Which lines of the data below contain "sits"? Please show them all.

━━━━━ DATASET ENTRIES ━━━━━

**src/design/phi_regs.svh**
```systemverilog
// Constants for the pipeline hazard interlock: stage timing, register fields.
// Assumes inclusion by the package and the design modules only.
// How it works
// RQ1 - Five stages IF ID EX MEM WB, one clock each unless a hazard stalls.
// RQ2 - Four-byte branch target at address bit1 set, bit0 clear, fetches twice.
// RQ3 - Branch causing misaligned-target double fetch takes four execution clocks in total.
// RQ4 - Two-byte targets or word-aligned four-byte targets have no double fetch.
// RQ5 - Load data read in MEM is written to its register in WB.
// RQ6 - Instruction right after a load using its register holds in ID.
// RQ7 - Load data from MEM forwards to the next instruction's ID same cycle.
// RQ8 - Load with immediately following consumer takes two execution clocks.
// RQ9 - No load-use stall when consumer sits two or more instructions later.
// RQ10 - Halfword multiply writes in WB; immediate consumer is delayed in ID.
// RQ11 - Multiply result forwards from second execute stage to next ID.
// RQ12 - No multiply-use stall when consumer sits two or more later.
// RQ13 - Saved-PC read right after its system write waits in ID.
// RQ14 - That system-register write takes three execution clocks.
// RQ15 - No stall when the saved-PC read is three or more later.
// RQ16 - Fetch and data access use separate paths, never arbitrating.
// RQ17 - ALU results forward from EX to the next instruction's ID.
// RQ18 - Jumps resolve in ID; sequential next fetch discarded, target fetched next.
// RQ19 - Stall only when an in-flight producer destination matches an ID source.
// RQ20 - During an interlock IF holds its instruction and idles flow downstream.
`ifndef PHI_REGS_SVH
`define PHI_REGS_SVH
`define PHI_REG_BITS 5
`define PHI_INSN_BITS 32
`define PHI_ADDR_BITS 32
`define PHI_R0 5'h00
`define PHI_LOAD_STALL 2'h1
`define PHI_MUL_STALL 2'h1
`define PHI_SPC_STALL 2'h2
`define PHI_ADDR_INC2 32'h0000_0002
`define PHI_ADDR_INC4 32'h0000_0004
`define PHI_NOP_INSN 32'h0000_0000
`endif

```
**src/design/phi_pkg.sv**
```systemverilog
// Types shared by the pipeline hazard interlock modules.
// Assumes phi_regs.svh is on the include path.
`include "phi_regs.svh"
package phi_pkg;
   // Operation class decoded by the core's decoder
   typedef enum logic [2:0] {
      phi_op_alu = 3'h0,
      phi_op_load = 3'h1,
      phi_op_mul = 3'h2,
      phi_op_sys_wr = 3'h3,
      phi_op_sys_rd = 3'h4,
      phi_op_jump = 3'h5,
      phi_op_nop = 3'h6
   } phi_op_type;
   // Which saved-PC register a system access names
   typedef enum logic [1:0] {
      phi_spc_none = 2'h0,
      phi_spc_interrupt_saved_pc = 2'h1,
      phi_spc_fatal_exception_saved_pc = 2'h2
   } phi_spc_type;
   // Decoded facts about the instruction in ID
   typedef struct packed {
      logic valid;
      phi_op_type op;
      logic [4:0] dst;
      logic [4:0] src_a;
      logic [4:0] src_b;
      phi_spc_type spc;
      logic [31:0] target;
   } phi_dec_type;
   // One in-flight stage record
   typedef struct packed {
      logic valid;
      phi_op_type op;
      logic [4:0] dst;
      phi_spc_type spc;
   } phi_stage_type;
   // Forwarding selects for one operand
   typedef enum logic [3:0] {
      phi_fwd_file = 4'b0001,
      phi_fwd_ex = 4'b0010,
      phi_fwd_mem = 4'b0100,
      phi_fwd_second_execute_stage = 4'b1000
   } phi_fwd_type;
endpackage : phi_pkg

```
**src/design/phi_fetch.sv**
```systemverilog
// Fetch unit: sequential fetch, redirect and misaligned-target double fetch.
// Assumes an instruction memory that answers each word fetch within the cycle
// that presents its address, so a word is taken at the edge that ends it.
`timescale 1ns/100ps
`default_nettype none
`include "phi_regs.svh"
module phi_fetch
   import phi_pkg::*;
(
   // Clock and reset
   input wire logic clk_sys,
   input wire logic srst,
   // Control from the interlock
   input wire logic hold,
   input wire logic redirect,
   input wire logic [31:0] redirect_addr,
   input wire logic target_is_long,
   // Instruction memory path
   output logic [31:0] imem_addr,
   output logic imem_req,
   input wire logic [31:0] imem_data,
   // Towards decode
   output logic [31:0] fetch_insn,
   output logic fetch_valid,
   output logic fetch_busy
);
   // Fetch states, one-hot
   typedef enum logic [2:0] {
      phi_fs_seq = 3'b001,
      phi_fs_first_misaligned_fetch = 3'b010,
      phi_fs_second_misaligned_fetch = 3'b100
   } phi_fstate_type;

   phi_fstate_type state;
   logic [15:0] low_half;
   logic misaligned;

   // A long target sitting at bit1 set, bit0 clear straddles two words
   assign misaligned = redirect && target_is_long && redirect_addr[1] && !redirect_addr[0]; // RQ2 RQ4

   // ----------------------------------------
   // Fetch sequencing
   // ----------------------------------------
   always_ff @(posedge clk_sys) begin
      if (srst) begin
         state <= phi_fs_seq;
         imem_addr <= 32'h0000_0000;
         imem_req <= 1'b0;
         fetch_valid <= 1'b0;
         fetch_insn <= `PHI_NOP_INSN;
         low_half <= 16'h0000;
      end else begin
         imem_req <= 1'b1; // RQ16
         case (state)
            phi_fs_seq: begin
               if (redirect) begin
                  // Sequential word already fetched is dropped
                  fetch_valid <= 1'b0; // RQ18
                  imem_addr <= redirect_addr;
                  state <= misaligned ? phi_fs_first_misaligned_fetch : phi_fs_seq; // RQ2
               end else if (!hold && imem_req) begin
                  // No word is taken before the first request stands
                  fetch_insn <= imem_data;
                  fetch_valid <= 1'b1;
                  imem_addr <= imem_addr + `PHI_ADDR_INC4;
               end
               // On hold the fetched word stays put
            end
            phi_fs_first_misaligned_fetch: begin
               low_half <= imem_data[31:16]; // RQ2
               imem_addr <= imem_addr + `PHI_ADDR_INC2;
               fetch_valid <= 1'b0;
               state <= phi_fs_second_misaligned_fetch;
            end
            phi_fs_second_misaligned_fetch: begin
               fetch_insn <= {imem_data[15:0], low_half}; // RQ2 RQ3
               fetch_valid <= 1'b1;
               imem_addr <= imem_addr + `PHI_ADDR_INC4;
               state <= phi_fs_seq;
            end
            default: begin
               state <= phi_fs_seq;
            end
         endcase
      end
   end

   // Busy while the two-cycle assembly runs
   always_ff @(posedge clk_sys) begin
      if (srst) begin
         fetch_busy <= 1'b0;
      end else begin
         fetch_busy <= misaligned || (state == phi_fs_first_misaligned_fetch);
      end
   end
endmodule : phi_fetch
`default_nettype wire

```
**src/design/phi_interlock.sv**
```systemverilog
// Hazard detection, interlock and forwarding control for a five-stage pipe.
// Assumes the decoder supplies the ID instruction's facts each cycle and that
// the datapath applies the forwarding selects to its operand muxes.
`timescale 1ns/100ps
`default_nettype none
`include "phi_regs.svh"
module phi_interlock
   import phi_pkg::*;
(
   // Clock and reset
   input wire logic clk_sys,
   input wire logic srst,
   // Decoded instruction in ID
   input wire phi_dec_type id_dec,
   input wire logic target_is_long,
   // Instruction memory path
   output logic [31:0] imem_addr,
   output logic imem_req,
   input wire logic [31:0] imem_data,
   // Data memory path, independent of fetch
   input wire logic dmem_ready,
   // Towards datapath
   output logic [31:0] id_insn,
   output logic id_insn_valid,
   output logic id_stall,
   output logic issue_bubble,
   output phi_fwd_type fwd_a,
   output phi_fwd_type fwd_b,
   output logic wb_load_write,
   output logic [4:0] wb_dst,
   output logic wb_write
);
   // ----------------------------------------
   // In-flight stage records
   // ----------------------------------------
   phi_stage_type ex_stage;
   phi_stage_type mem_stage;
   logic [31:0] fetch_insn;
   logic fetch_valid;
   logic fetch_busy;
   logic redirect;
   logic hazard;
   logic spc_wait;
   logic [1:0] spc_count;
   logic issue;
   logic load_hit;
   logic mul_hit;
   logic spc_hit;
   phi_fwd_type next_fwd_a;
   phi_fwd_type next_fwd_b;

   // Producer of a general register, r0 never carries a dependency
   function automatic logic reg_hit(input phi_stage_type s, input logic [4:0] r);
      reg_hit = s.valid && (s.dst == r) && (r != `PHI_R0); // RQ19
   endfunction : reg_hit

   // Load and multiply both deliver one stage late: only the immediate
   // consumer, which sees the producer in EX, must wait one cycle.
   assign load_hit = id_dec.valid && ex_stage.op == phi_op_load
      && (reg_hit(ex_stage, id_dec.src_a) || reg_hit(ex_stage, id_dec.src_b)); // RQ6 RQ9 RQ19
   assign mul_hit = id_dec.valid && ex_stage.op == phi_op_mul
      && (reg_hit(ex_stage, id_dec.src_a) || reg_hit(ex_stage, id_dec.src_b)); // RQ10 RQ12 RQ19
   // Saved-PC write completes late, so a direct follower reading that saved PC waits two cycles
   assign spc_hit = id_dec.valid && id_dec.op == phi_op_sys_rd && id_dec.spc != phi_spc_none
      && ex_stage.valid && ex_stage.op == phi_op_sys_wr && ex_stage.spc == id_dec.spc; // RQ13 RQ15 RQ19
   assign spc_wait = spc_count != 2'h0;
   assign hazard = load_hit || mul_hit || spc_hit || spc_wait;
   assign redirect = id_dec.valid && id_dec.op == phi_op_jump && !hazard && fetch_valid; // RQ18
   assign issue = fetch_valid && !hazard && !fetch_busy;

   // ----------------------------------------
   // Fetch unit
   // ----------------------------------------
   phi_fetch u_fetch (
      .clk_sys(clk_sys),
      .srst(srst),
      .hold(hazard),
      .redirect(redirect),
      .redirect_addr(id_dec.target),
      .target_is_long(target_is_long),
      .imem_addr(imem_addr),
      .imem_req(imem_req),
      .imem_data(imem_data),
      .fetch_insn(fetch_insn),
      .fetch_valid(fetch_valid),
      .fetch_busy(fetch_busy)
   );

   // Saved-PC wait counter: stall of two cycles gives the write three clocks
   always_ff @(posedge clk_sys) begin
      if (srst) begin
         spc_count <= 2'h0;
      end else if (spc_hit && !spc_wait) begin
         spc_count <= `PHI_SPC_STALL - 2'h1; // RQ14
      end else if (spc_wait) begin
         spc_count <= spc_count - 2'h1;
      end
   end

   // ----------------------------------------
   // Stage advance; a bubble enters EX while ID waits
   // ----------------------------------------
   always_ff @(posedge clk_sys) begin
      if (srst) begin
         ex_stage <= '0;
         mem_stage <= '0;
      end else begin
         // Memory side never waits on fetch
         if (dmem_ready) begin // RQ16
            mem_stage <= ex_stage; // RQ1
            if (hazard || !id_dec.valid || id_dec.op == phi_op_jump) begin
               ex_stage <= '0; // RQ20
            end else begin
               ex_stage <= '{valid: 1'b1, op: id_dec.op, dst: id_dec.dst, spc: id_dec.spc};
            end
         end
      end
   end

   // Forwarding select for one source: nearest producer wins
   function automatic phi_fwd_type pick(input logic [4:0] r);
      if (reg_hit(ex_stage, r) && ex_stage.op == phi_op_alu) begin
         pick = phi_fwd_ex; // RQ17
      end else if (reg_hit(mem_stage, r) && mem_stage.op == phi_op_load) begin
         pick = phi_fwd_mem; // RQ7
      end else if (reg_hit(mem_stage, r) && mem_stage.op == phi_op_mul) begin
         pick = phi_fwd_second_execute_stage; // RQ11
      end else if (reg_hit(mem_stage, r) && mem_stage.op == phi_op_alu) begin
         pick = phi_fwd_mem;
      end else begin
         pick = phi_fwd_file;
      end
   endfunction : pick

   always_comb begin
      next_fwd_a = pick(id_dec.src_a);
      next_fwd_b = pick(id_dec.src_b);
   end

   // ----------------------------------------
   // Registered outputs
   // ----------------------------------------
   always_ff @(posedge clk_sys) begin
      if (srst) begin
         fwd_a <= phi_fwd_file;
         fwd_b <= phi_fwd_file;
         id_stall <= 1'b0;
         issue_bubble <= 1'b0;
         id_insn <= `PHI_NOP_INSN;
         id_insn_valid <= 1'b0;
      end else begin
         fwd_a <= next_fwd_a;
         fwd_b <= next_fwd_b;
         id_stall <= hazard; // RQ6 RQ8 RQ10 RQ13
         issue_bubble <= hazard || fetch_busy; // RQ3 RQ20
         id_insn <= fetch_insn;
         id_insn_valid <= issue;
      end
   end

   // Writeback strobes; load data lands in WB
   // Strobes fire only on the edge a record leaves MEM: a frozen data path
   // would otherwise write the same register once per waiting cycle.
   always_ff @(posedge clk_sys) begin
      if (srst) begin
         wb_load_write <= 1'b0;
         wb_dst <= `PHI_R0;
         wb_write <= 1'b0;
      end else begin
         wb_load_write <= dmem_ready && mem_stage.valid && mem_stage.op == phi_op_load; // RQ5
         wb_dst <= mem_stage.dst;
         wb_write <= dmem_ready && mem_stage.valid && (mem_stage.op == phi_op_load
            || mem_stage.op == phi_op_mul || mem_stage.op == phi_op_alu); // RQ10
      end
   end
endmodule : phi_interlock
`default_nettype wire

```
**config.mk**
```make
export PLATFORM = sky130hd
export DESIGN_NAME = phi_interlock
export DESIGN_NICKNAME = d
export VERILOG_FILES = /design/src/design/phi_pkg.sv /design/src/design/phi_fetch.sv /design/src/design/phi_interlock.sv
export VERILOG_INCLUDE_DIRS = /design/src /design/src/design
export SDC_FILE = /design/constraint.sdc
export NUM_CORES = 1
export LEC_CHECK = 0
export ABC_AREA = 1
export BUFFER_PORTS_ARGS = -buffer_cell sky130_fd_sc_hd__buf_2
export CAP_MARGIN = 10
export CORE_AREA = 4 4 147 149
export CTS_BUF_LIST = sky130_fd_sc_hd__clkbuf_16
export DETAILED_ROUTE_END_ITERATION = 12
export DIE_AREA = 0 0 151 153
export HOLD_SLACK_MARGIN = 0.02
export SYNTH_ARGS = -nofsm -noshare
export SYNTH_HDL_FRONTEND = slang
export SYNTH_HIERARCHICAL = 1
export SYNTH_SLANG_ARGS = --single-unit
```
**constraint.sdc**
```tcl
create_clock -name clk_sys -period 5.5 [get_ports clk_sys]
set_input_delay 0.825 -clock clk_sys [delete_from_list [all_inputs] [get_ports clk_sys]]
set_output_delay 0.825 -clock clk_sys [all_outputs]
set_load 0.02 [all_outputs]
```
### After elaboration in Yosys (flattened, before gate mapping)

Index checks and enable logic that the tools add are counted.

* register bits: 158
* word-level logic and storage cells: 144
* bits of input ports: 89
* output and inout port bits: 83

* equality and inequality tests: 19
* muxes and demuxes: 24
* reduce and logical (&&, ||, !) cells: 69
* add/subtract/negate cells: 3

Operators with widths (count)
* 32-bit two-way mux: 4
* 32-bit one-hot mux with 3 select lines: 1
* 32-bit one-hot mux with 2 select lines: 1
* 1-bit logical AND: 38
* 32-bit by 2-bit adder with 32-bit output (second input constant): 1
* 32-bit by 3-bit adder with 32-bit output (second input constant): 1
* 5-bit equality test: 4
* 3-bit two-way mux: 5
* 3-bit by 2-bit equality test with 1-bit output (second input constant): 4
* 11-bit two-way mux: 1
* 1-bit logical OR: 10
* 5-bit nonzero test: 2
* 3-bit by 1-bit equality test with 1-bit output (second input constant): 3
* 3-bit equality test (second input constant): 3
* 4-bit two-way mux: 2
* 2-bit nonzero test: 4
* 3-bit zero test: 2
* 2-bit two-way mux: 3
* 3-bit one-hot mux with 2 select lines: 1
* 2-bit OR reduction: 3
* 3-bit OR reduction: 2
* 1-bit zero test: 5
* 1-bit two-way mux: 5
* 2-bit by 1-bit inequality test with 1-bit output (second input constant): 2
* other kinds (8): 8

### Longest topological paths before layout

* depth in word-level cells: 17
* mapped depth: 22
* mapped depth without buffers: 20

### Hierarchy

Netlist, hierarchy kept.

Modules (own cells, without submodules)
* phi_fetch: cells an instance 842, instances 1, sequential area each 1721.7 sq um, area each 5190.0 sq um
* phi_interlock: cells an instance 379, instances 1, sequential area each 1441.4 sq um, area each 2767.7 sq um

### Worst setup path after synthesis

OpenSTA, ideal clock, no wires.

* kind: input-to-reg
* from: input port id_dec[35] (netlist name)
* to: register u_fetch.imem_addr[16]
* arrival time: 2.680 ns
* library setup time: 0.116 ns
* setup slack: 2.703 ns
* stages: 20
* data required time: 5.384 ns
* cell sequence: inv_1 > nand2_1 > nor2_2 > nor2_1 > nand2_1 > nand2_1 > nand2_2 > nand2_1 > inv_1 > nand2_1 > nor2_1 > clkbuf_1 > o21ai_0 > nand2_2 > inv_2 > buf_4 > a21oi_1 > nand3_1 > o211ai_1 > inv_1

* longest elaborated chain between the ends: 13
* elaborated cells on any way between the ends: 18
* classes of those cells: eq/ne (2); mux (2); reduce/logical (14)

RTL lines
* start: declaration: RTL line phi_interlock.sv:14 `input wire phi_dec_type id_dec,`
* 5-bit equality test: RTL line phi_interlock.sv:54 `` reg_hit = s.valid && (s.dst == r) && (r != `PHI_R0); ``
* 1-bit logical AND: RTL line phi_interlock.sv:54
* 1-bit logical AND *: RTL line phi_interlock.sv:54
* 1-bit logical OR *: RTL line phi_interlock.sv:60, phi_interlock.sv:62
* 1-bit logical AND (on tied branches): RTL line phi_interlock.sv:60, phi_interlock.sv:62
* 1-bit logical OR * (3 in series): RTL line phi_interlock.sv:67 `assign hazard = load_hit || mul_hit || spc_hit || spc_wait;`
* named net hazard: RTL line phi_interlock.sv:42 `logic hazard;`
* 1-bit zero test *: RTL line phi_interlock.sv:68 `assign redirect = id_dec.valid && id_dec.op == phi_op_jump && !hazard && fetch_valid;`
* 1-bit logical AND * (2 in series): RTL line phi_interlock.sv:68
* named net redirect: RTL line phi_interlock.sv:41 `logic redirect;`
* 32-bit two-way mux or 3-bit by 1-bit inequality test with 1-bit output (tied branches)
* 32-bit one-hot mux with 3 select lines or 2-bit AND reduction (tied branches)
* end signal: assignment: RTL line phi_fetch.sv:59 `imem_addr <= redirect_addr;`
* end signal: assignment: RTL line phi_fetch.sv:65 `` imem_addr <= imem_addr + `PHI_ADDR_INC4; ``
* end signal: assignment: RTL line phi_fetch.sv:71 `` imem_addr <= imem_addr + `PHI_ADDR_INC2; ``
* end: declaration: RTL line phi_fetch.sv:19 `output logic [31:0] imem_addr,`

The timed path passes the listed nets; every way through them passes the cells marked *.
A chain may end at the register's enable or synchronous reset.

### Worst setup path after layout

* from: input port id_dec[35] (netlist name)
* to: register u_fetch.imem_addr[10]

The elaborated chain is that of the path after synthesis.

━━━━━

» SOLUTION TO THE PROBLEM
// RQ9 - No load-use stall when consumer sits two or more instructions later.
// RQ12 - No multiply-use stall when consumer sits two or more later.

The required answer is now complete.